As such, the brain is a feed forward hierarchical state machine with special properties that enable it to learn.

The hierarchy is capable of memorizing frequently observed sequences (Cognitive modules) of patterns and developing invariant representations.

Higher levels of the cortical hierarchy predict the future on a longer time scale, or over a wider range of sensory input.

Lower levels interpret or control limited domains of experience, or sensory or effector systems.

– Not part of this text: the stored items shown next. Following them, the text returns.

This is an optimization exercise on Yosys and OpenROAD, whose aim is small area, a short achievable clock period and few clock cycles, not a production implementation.
RTL that was checked went through simulation tests only; none was proved equivalent to the original.
Power figures rest on the tool's default switching activity, not on a simulated workload.

== run A ==
// qsc_decoder
module qsc_decoder (
    input  wire        clk,
    input  wire        rst,
    input  wire        cmd_valid,
    output wire        cmd_ready,
    input  wire [5:0]  cmd_width_m1,
    input  wire [5:0]  cmd_lines_m1,
    input  wire        cmd_hist_reset,
    input  wire [14:0] cmd_nbytes,
    input  wire [7:0]  cmd_fill,
    input  wire        in_valid,
    output wire        in_ready,
    input  wire [7:0]  in_data,
    output wire        out_valid,
    input  wire        out_ready,
    output wire [7:0]  out_pix,
    output wire        done,
    output wire [2:0]  status
);
For scale: roughly 4100 cells after synthesis, roughly 1100 flip-flops, ~64 I/O pins, about 0.052 mm2 of cells after synthesis.
make LEC_CHECK=0 CAP_MARGIN=0 CORE_MARGIN=2 CORE_UTILIZATION=40 CTS_CLUSTER_DIAMETER=80 CTS_CLUSTER_SIZE=24 SETUP_SLACK_MARGIN=5 SLEW_MARGIN=0 finish   # period 12.0 ns
run.sh (not shown) runs the stock make flow with config.mk's settings and CLKGATE_MAP_FILE= SYNTH_SCRIPT=/design/flow/synth_recipe.tcl, a recipe that flattens the netlist after the stock synthesis.
Testbench counts of run A, summed over its fixed seeds: cycles 146,447.
diff inputs: run A => run B
Settings: a change of CAP_MARGIN from 0 to 20; a change of SLEW_MARGIN from 0 to 20.
- Changes observed in run B relative to run A: design area held steady, final cell utilization of the core held steady, power share of the clock group held steady.
Setup changes, run B to run C
Settings: TNS_END_PERCENT: unset -> 30.
Run C: all stages complete, timing, DRC and antenna checks passed. The number of non-clock buffers was comparable across run C and run B. Run C and run B ended up with roughly the same wire length. Compared with run B, run C shows maximum vdd ir drop that has gone down slightly. [diff] worst slew margin relative to its limit, run C relative to run B: improvement. The synthesis-to-finish area growth was comparable across run C and run B. Power per standard cell area: run B vs run C, no meaningful difference. Looking at worst setup slack across run C and run B, the one that comes out lower is run C. ~same final instance area in run C and run B. There was hardly any difference in power between run B and run C. Status: core utilization of the finished layout parity (run C, run B).
Edits applied to the flow inputs when going from run C to run D:
Settings: TNS_END_PERCENT: 30 -> unset; PLACE_DENSITY: unset -> 0.75.
- Going from run C to run D, logic gate share of total power shrinks by 0.6 points.
- Run D vs run C — clock power climbed by a few percent
- Of run C and run D, run D shows the lower routed wire length, with run C above it.
- The sequential share of layout area was comparable across run C and run D.
- Of the two candidates, run C has the better total power and run D the worse one.
- [compare] base=run C new=run D: clock latency at the later pin of the worst-skew pair neither gained nor lost much; number of signal-net inverters in the final layout now sits higher.

--- another note on this design; it stands on its own ---

==> violet: inputs <==
Design qsc_decoder, start of the top module:
module qsc_decoder (
    input  wire        clk,
    input  wire        rst,
    input  wire        cmd_valid,
    output wire        cmd_ready,
    input  wire [5:0]  cmd_width_m1,
    input  wire [5:0]  cmd_lines_m1,
    input  wire        cmd_hist_reset,
    input  wire [14:0] cmd_nbytes,
    input  wire [7:0]  cmd_fill,
    input  wire        in_valid,
    output wire        in_ready,
    input  wire [7:0]  in_data,
    output wire        out_valid,
    input  wire        out_ready,
    output wire [7:0]  out_pix,
    output wire        done,
    output wire [2:0]  status
);
make LEC_CHECK=0 CAP_MARGIN=20 CORE_MARGIN=2 CORE_UTILIZATION=40 CTS_BUF_LIST=sky130_fd_sc_hd__clkbuf_8 CTS_CLUSTER_DIAMETER=50 CTS_CLUSTER_SIZE=14 SETUP_SLACK_MARGIN=5 SLEW_MARGIN=20 finish   # period 12.0 ns
run.sh (not shown) runs the stock make flow with config.mk's settings and CLKGATE_MAP_FILE= SYNTH_SCRIPT=/design/flow/synth_recipe.tcl, a recipe that flattens the netlist after the stock synthesis.
==> delta: changes against violet <==
--- a/flow/design.v
+++ b/flow/design.v
@@ -255,17 +255,15 @@
     wire go    = (state == S_DEC) && out_free && !done_pend &&
                  (in_fill || (at_top ? (u_ok && (!comb || r_ok)) : r_ok));
     wire fail  = top_run ? (u_short || u_syntax) : dec_reg ? (r_short || r_syntax) : 1'b0;
     wire [2:0] fail_stat = (top_run ? u_short : r_short) ? ST_SHORT : ST_SYNTAX;
     wire no_pix = top_run && !rbit && (rem == 15'd0) && !u_short;
     wire emit  = go && !no_pix;
     wire [7:0] value = dec_reg ? pix : a_r;
-    wire pre   = in_fill && (run_left == 6'd1) && !run_is_rem && !last_j &&
-                 !rbit && (rem == 15'd0) && (jr != 4'd0) && (nbits >= need_run);
-    wire [5:0] len = in_fill ? (pre ? need_run : 6'd0) : top_run ? need_run : len_r;
+    wire [5:0] len = in_fill ? 6'd0 : top_run ? need_run : len_r;
     wire last_j    = (j == w_m1);
     wire last_line = (ln == l_m1);
     wire [5:0] dsel = w_m1 - 6'd1;
     wire [7:0] in32 = r0;
     wire [7:0] in16 = dsel[5] ? s32[31] : in32;
     wire [7:0] in8  = dsel[4] ? s16[15] : in16;
     wire [7:0] in4  = dsel[3] ? s8[7]   : in8;
@@ -352,19 +350,14 @@
                     bb         <= bbm << ulen;
                     nbits      <= nb_n;
                     in_ready_r <= (bl_n != 15'd0) && (!ib_n || nb_n <= 6'd32);
                     if (go) begin
                         if (in_fill) begin
                             run_left <= run_left - 6'd1;
                             if (run_left == 6'd1 && run_is_rem) after_run <= 1'b1;
-                            if (pre) begin
-                                in_run    <= 1'b0;
-                                after_run <= 1'b1;
-                                ri        <= ri - 5'd1;
-                            end
                         end else if (top_run) begin
                             if (rbit) begin
                                 in_run     <= 1'b1;
                                 run_is_rem <= 1'b0;
                                 run_left   <= chunk_cnt[5:0] - 6'd1;
                                 if (full && ri != 5'd31) ri <= ri + 5'd1;
                             end else begin
- CTS_BUF_LIST: sky130_fd_sc_hd__clkbuf_8 -> sky130_fd_sc_hd__clkbuf_8 sky130_fd_sc_hd__clkbuf_16
- CTS_CLUSTER_DIAMETER: 50 -> 60
- CTS_CLUSTER_SIZE: 14 -> 30
==> run notes <==
	violet	delta
Detailed Place HPWL	84400 um	85200 um
Power Combinational	2480 uW	2410 uW
Post-synthesis cell count	4126	4091
First-pass GRT wire length	205000 um	205000 um
Crit path DAT	7.77 ns	7.32 ns
Post-Synth Adder-Cell Area	0.0484	0.0483
Part of the Yosys area used for sequential elements	0.623	0.625
Setup clock skew after layout	0.0982 ns	0.0510 ns
Drt initial violations	3742	3964
Final weighted congestion of routability-driven global placement	0.924	0.961
Clock network fraction of total power	0.266	0.317
Worst-Skew Late Latency	0.87 ns	0.73 ns
HP Start	s32[1][1]	s2[0][0]
Number of buffers created by CTS	112	89
Status	no timing/DRC/antenna violations	no timing/DRC/antenna violations
Testbench counts of delta, summed over its fixed seeds: cycles 146,447.
The RTL of violet was laid out without a check of its function.

## afterwards: timing with drivers on the ports
The results above use ideal ports. As a check the final layouts listed here were re-extracted and re-timed, cells and wires unchanged.
Step 1 sets driving cells, clkbuf_16 on the clock port and buf_2 on the other inputs (assumed; they add their load-dependent delay and slew).
Step 2 times the ports against the registers' clock, not the clock port: input delays grow and output delays shrink by t, the midpoint of the rising clock arrivals with the driver on.
Three values: ideal, step 1, step 2; two values: the first two.
run	t (ns)	setup WS [ns]	worst data-port slew with drivers (ns)
run A	0.764	5.220 / 5.220 / 5.220	0.12
run B	0.762	5.254 / 5.254 / 5.254	0.13
run C	0.762	5.234 / 5.234 / 5.222	0.13
run D	0.754	5.287 / 5.287 / 5.287	0.15
violet	0.897	4.835 / 4.835 / 4.593	0.06
delta	0.787	5.225 / 5.225 / 5.225	0.12
After both steps setup and hold are still met in every run listed. For violet, which loses most, drivers alone change the setup slack by 0.000 ns; drivers and shift together by -0.242 ns.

[1]: 50, 51, 55 As an engineer, any specific failure to find a natural occurrence of some process in his framework does not signal a fault in the memory-prediction framework per se, but merely signals that the natural process has performed Hawkins' functional decomposition in a different, unexpected way, as Hawkins' motivation is to create intelligent machines.

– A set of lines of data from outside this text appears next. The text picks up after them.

From an optimization exercise on the open Yosys and OpenROAD flow, aimed at small area; shortcuts taken in it are not production practice.
At most, simulation tests tie the RTL to the original design; equivalence was not proved.

== run 1 ==
Design graft_core, start of the top module:
module graft_core (
    input  wire         clk,
    input  wire         rst,             
    input  wire         start,           
    input  wire         op,              
    input  wire         erase,           
    input  wire [255:0] root_key,
    input  wire         root_256,        
    input  wire [7:0]   kind,
    input  wire [63:0]  eui,
    input  wire [7:0]   epoch_rec,       
    input  wire [1:0]   epoch_sc,        
    input  wire         epoch_resolve,   
    output wire         busy,
    output wire         done,
    output wire         nokey,
    output wire [127:0] key_out
);
Size in the first run: about 610 flip-flops, roughly 480 I/O pins, about 0.024 mm² of cells after synthesis.
clock: 9.0 ns
lec_check: 0
cap_margin: 20
core_margin: 2
core_utilization: 40
gpl_routability_driven: 1
place_density_lb_addon: 0.1
slew_margin: 20
standard.sh (not shown) runs the stock make flow with config.mk's settings and CLKGATE_MAP_FILE= SYNTH_SCRIPT=/design/flow/synth_recipe.tcl, a recipe that flattens the netlist after the stock synthesis.
==> flow/flow/run.sh <==
#!/bin/bash
# Layout flow: the standard ORFS flow (standard.sh) with two changes:
#  - synthesis maps logic with an area-oriented ABC script (flow/abc_area.script)
#    instead of ORFS's delay-oriented one; everything else in the synthesis
#    script (synth_recipe.tcl, hence the registers) is unchanged;
#  - every input and output port still gets a buffer, a buf_1 instead of the
#    clkdlybuf4s50_1 that buffer_ports picks by default;
#  - clock tree synthesis clusters up to 20 flip-flops (60 um across) per
#    clkbuf_8 and inserts no dummy loads.
# Each tool writes its full log under orfs/logs/ (ORFS), and this script's
# own output goes to flow_run.log.
set -euo pipefail
W=$(pwd)
exec > >(tee -a "$W/flow_run.log") 2>&1

{
  echo 'proc abc {args} {'
  echo '  set i [lsearch -exact $args -script]'
  echo "  if {\$i >= 0} { lset args [expr {\$i + 1}] $W/flow/abc_area.script }"
  echo '  yosys abc {*}$args'
  echo '}'
  cat "$W/synth_recipe.tcl"
} > "$W/synth_area.tcl"

sed -e "s#SYNTH_SCRIPT=[^ ]*#SYNTH_SCRIPT=$W/synth_area.tcl BUFFER_PORTS_ARGS='-buffer_cell sky130_fd_sc_hd__buf_1' CTS_ARGS='-sink_clustering_enable -repair_clock_nets -dont_use_dummy_load -sink_clustering_size 20 -sink_clustering_max_diameter 60 -buf_list {sky130_fd_sc_hd__clkbuf_8}'#" \
    "$W/standard.sh" > "$W/standard_area.sh"
grep -n 'make ' "$W/standard_area.sh"
bash "$W/standard_area.sh" > "$W/standard_area.log" 2>&1
echo "flow done"
==> flow/flow/abc_area.script <==
strash
dch -f
amap
strash
dch -f
amap
Input changes introduced in run 2 (baseline for comparison: run 1):
diff --git a/flow/design.v b/flow/design.v
--- a/flow/design.v
+++ b/flow/design.v
@@ -84,36 +84,37 @@
   assign busy  = busy_r;
   assign done  = done_r;
   assign nokey = nokey_pend;
   wire ph0    = oh[0];
   wire ccyc   = f_aes && !ph0;                 
   wire finish = busy_r && f_fin && ph0;        
   wire accept = start && !busy_r;
   wire [31:0] kw0 = kreg[31:0];
   wire [31:0] kw5 = kreg[191:160];
   wire [31:0] kw8 = kreg[287:256];
   wire [31:0] kw9 = kreg[319:288];      
+  wire [3:0] ridx = klen ? {1'b0, rd[4:1]} : rd[3:0] - 4'd4;
   reg  [7:0] rcon;
   always @(*) begin
-    case ({klen, rd})
-      {1'b0, 5'd5},  {1'b1, 5'd2}:  rcon = 8'h01;
-      {1'b0, 5'd6},  {1'b1, 5'd4}:  rcon = 8'h02;
-      {1'b0, 5'd7},  {1'b1, 5'd6}:  rcon = 8'h04;
-      {1'b0, 5'd8},  {1'b1, 5'd8}:  rcon = 8'h08;
-      {1'b0, 5'd9},  {1'b1, 5'd10}: rcon = 8'h10;
-      {1'b0, 5'd10}, {1'b1, 5'd12}: rcon = 8'h20;
-      {1'b0, 5'd11}, {1'b1, 5'd14}: rcon = 8'h40;
-      {1'b0, 5'd12}:                rcon = 8'h80;
-      {1'b0, 5'd13}:                rcon = 8'h1b;
-      {1'b0, 5'd14}:                rcon = 8'h36;
-      default:                      rcon = 8'h00;
+    case (ridx)
+      4'd1:    rcon = 8'h01;
+      4'd2:    rcon = 8'h02;
+      4'd3:    rcon = 8'h04;
+      4'd4:    rcon = 8'h08;
+      4'd5:    rcon = 8'h10;
+      4'd6:    rcon = 8'h20;
+      4'd7:    rcon = 8'h40;
+      4'd8:    rcon = 8'h80;
+      4'd9:    rcon = 8'h1b;
+      4'd10:   rcon = 8'h36;
+      default: rcon = 8'h00;
     endcase
   end
   wire [3:0] plo = {4{f_plo}} & oh[3:0];
   wire [3:0] phi = {4{f_phi}} & oh[3:0];
   wire [31:0] pword = ({32{plo[0]}} & root_key[255:224]) | ({32{plo[1]}} & root_key[223:192]) |
                       ({32{plo[2]}} & root_key[191:160]) | ({32{plo[3]}} & root_key[159:128]) |
                       ({32{phi[0]}} & root_key[127:96])  | ({32{phi[1]}} & root_key[95:64]) |
                       ({32{phi[2]}} & root_key[63:32])   | ({32{phi[3]}} & root_key[31:0]);
   wire        portw = f_plo || f_phi;
   wire [31:0] diag  = {row0[7:0], row1[7:0], row2[7:0], row3[7:0]};
   wire [31:0] sb_in = ph0 ? kw8 : diag;
@@ -135,26 +136,25 @@
   wire        ln31 = (ksel[3] & k1r[31]) | (ksel[0] & k1r[63]) |   
                      (ksel[1] & k1r[95]) | (ksel[2] & k1r[127]);
   wire        l3   = oh[4];                                     
   wire [31:0] k1w  = {lw_k[30:0], ln31} ^ {24'd0, l3 & ln31, 4'd0, l3 & ln31, l3 & ln31, 1'b0};
   wire [7:0]  a0 = sb_out[31:24], a1 = sb_out[23:16], a2 = sb_out[15:8], a3 = sb_out[7:0];
   wire [7:0]  p01 = a0 ^ a1, p12 = a1 ^ a2, p23 = a2 ^ a3;
   wire [7:0]  tt = p01 ^ p23;
   wire [7:0]  u0 = tt ^ xtime(p01), u1 = tt ^ xtime(p12), xt = xtime(tt);
   wire [31:0] u = {u0, u1, u0 ^ xt, u1 ^ xt};
   wire [31:0] col = (f_first ? diag ^ k1w : sb_out) ^ kw9 ^ (u & {32{f_mc}});
   wire [1:0] ep_d    = epoch_sc - epoch_rec[1:0];
-  wire       ep_dec  = ep_d == 2'd3 && epoch_rec[1:0] == 2'd0;
-  wire       ep_inc  = ep_d != 2'd3 && epoch_sc < epoch_rec[1:0];
-  wire [5:0] ep_up   = epoch_rec[7:2] + {{5{ep_dec}}, ep_inc | ep_dec};
-  wire [7:0] ep_full = epoch_resolve ? {ep_up, epoch_sc} : epoch_rec;
+  wire [7:0] ep_full = !epoch_resolve ? epoch_rec :
+                       (ep_d == 2'd3) ? epoch_rec - 8'd1 :
+                                        epoch_rec + {6'd0, ep_d};
   wire [127:0] msg  = {8'h01, 8'h59, 8'h4c, kind, 8'h00, eui, ep_full, 8'h00, 8'h80};
   wire [127:0] init = (op && !busy_r) ? msg : 128'd0;
   wire         load = accept || (finish && nokey_pend);
   function [7:0] bsel;
     input [127:0] x;
     input integer c;
     input integer r;
     bsel = x[127 - 8*(4*c + r) -: 8];
   endfunction
   wire [39:0] init0 = {bsel(init, 3, 0), bsel(init, 2, 0), bsel(init, 1, 0), bsel(init, 0, 0), 8'd0};
   wire [31:0] init1 = {bsel(init, 2, 1), bsel(init, 1, 1), bsel(init, 0, 1), bsel(init, 3, 1)};
Findings:
- Total instance count after detailed placement delta for run 2 relative to run 1: about 0.7% higher
- Compare run 1 and run 2 | first-iteration DRC count higher: run 1
- Antenna diode count in run 2 is 2 above run 1.
- Taking run 1 as the reference, in run 2 final cell count higher, global-route usage higher, count of vias placed by the detailed router lower, non-clock buffer count in the final layout lower.
- In run 2, the count of distinct cell types in the synthesized netlist came out 2 above the value in run 1.
- Run 2 vs run 1 on wire length: run 2 is the higher one.
For run 1, only the layout was checked, not whether the RTL still works.

==> re-timing with driven ports <==
No port has a modelled driver above. Below, the same layouts with a new extraction and two added sets of constraints. Step 1: set_driving_cell puts a clkbuf_16 on clk and a buf_2 on each other input, an assumption about the parent block. Step 2 also shifts input and output timing later by t, the mid clock arrival at the registers, as if the neighbouring blocks saw the same clock. Three values: ideal ports, drivers, drivers and shift; two values: the first two.
run	t (ns)	setup slack, ns	worst slew at a driven data input, ns
run 1	0.699	0.581 / 0.581 / 0.581	0.09
run 2	0.696	0.582 / 0.582 / 0.582	0.09
After both steps setup and hold are still met in every run listed.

In primary sensory cortex, Hawkins predicts, for example, "we should find anticipatory cells in or near V1, at a precise location in the visual field (the scene)".

Hawkins posits that these cells will remain active for the duration of the learned sequence, even if the remainder of the cortical column is shifting state.

If an unusual event occurs (the learned sequence fails), the "exception cells" should fire, propagating up the cortical hierarchy to the hippocampus, the repository of new memories.

Pyramidal cells should be capable of detecting coincident events on thin dendrites, even for a neuron with thousands of synapses.

Hawkins posits a temporal window (presuming time-encoded firing) which is necessary for his theory to remain viable.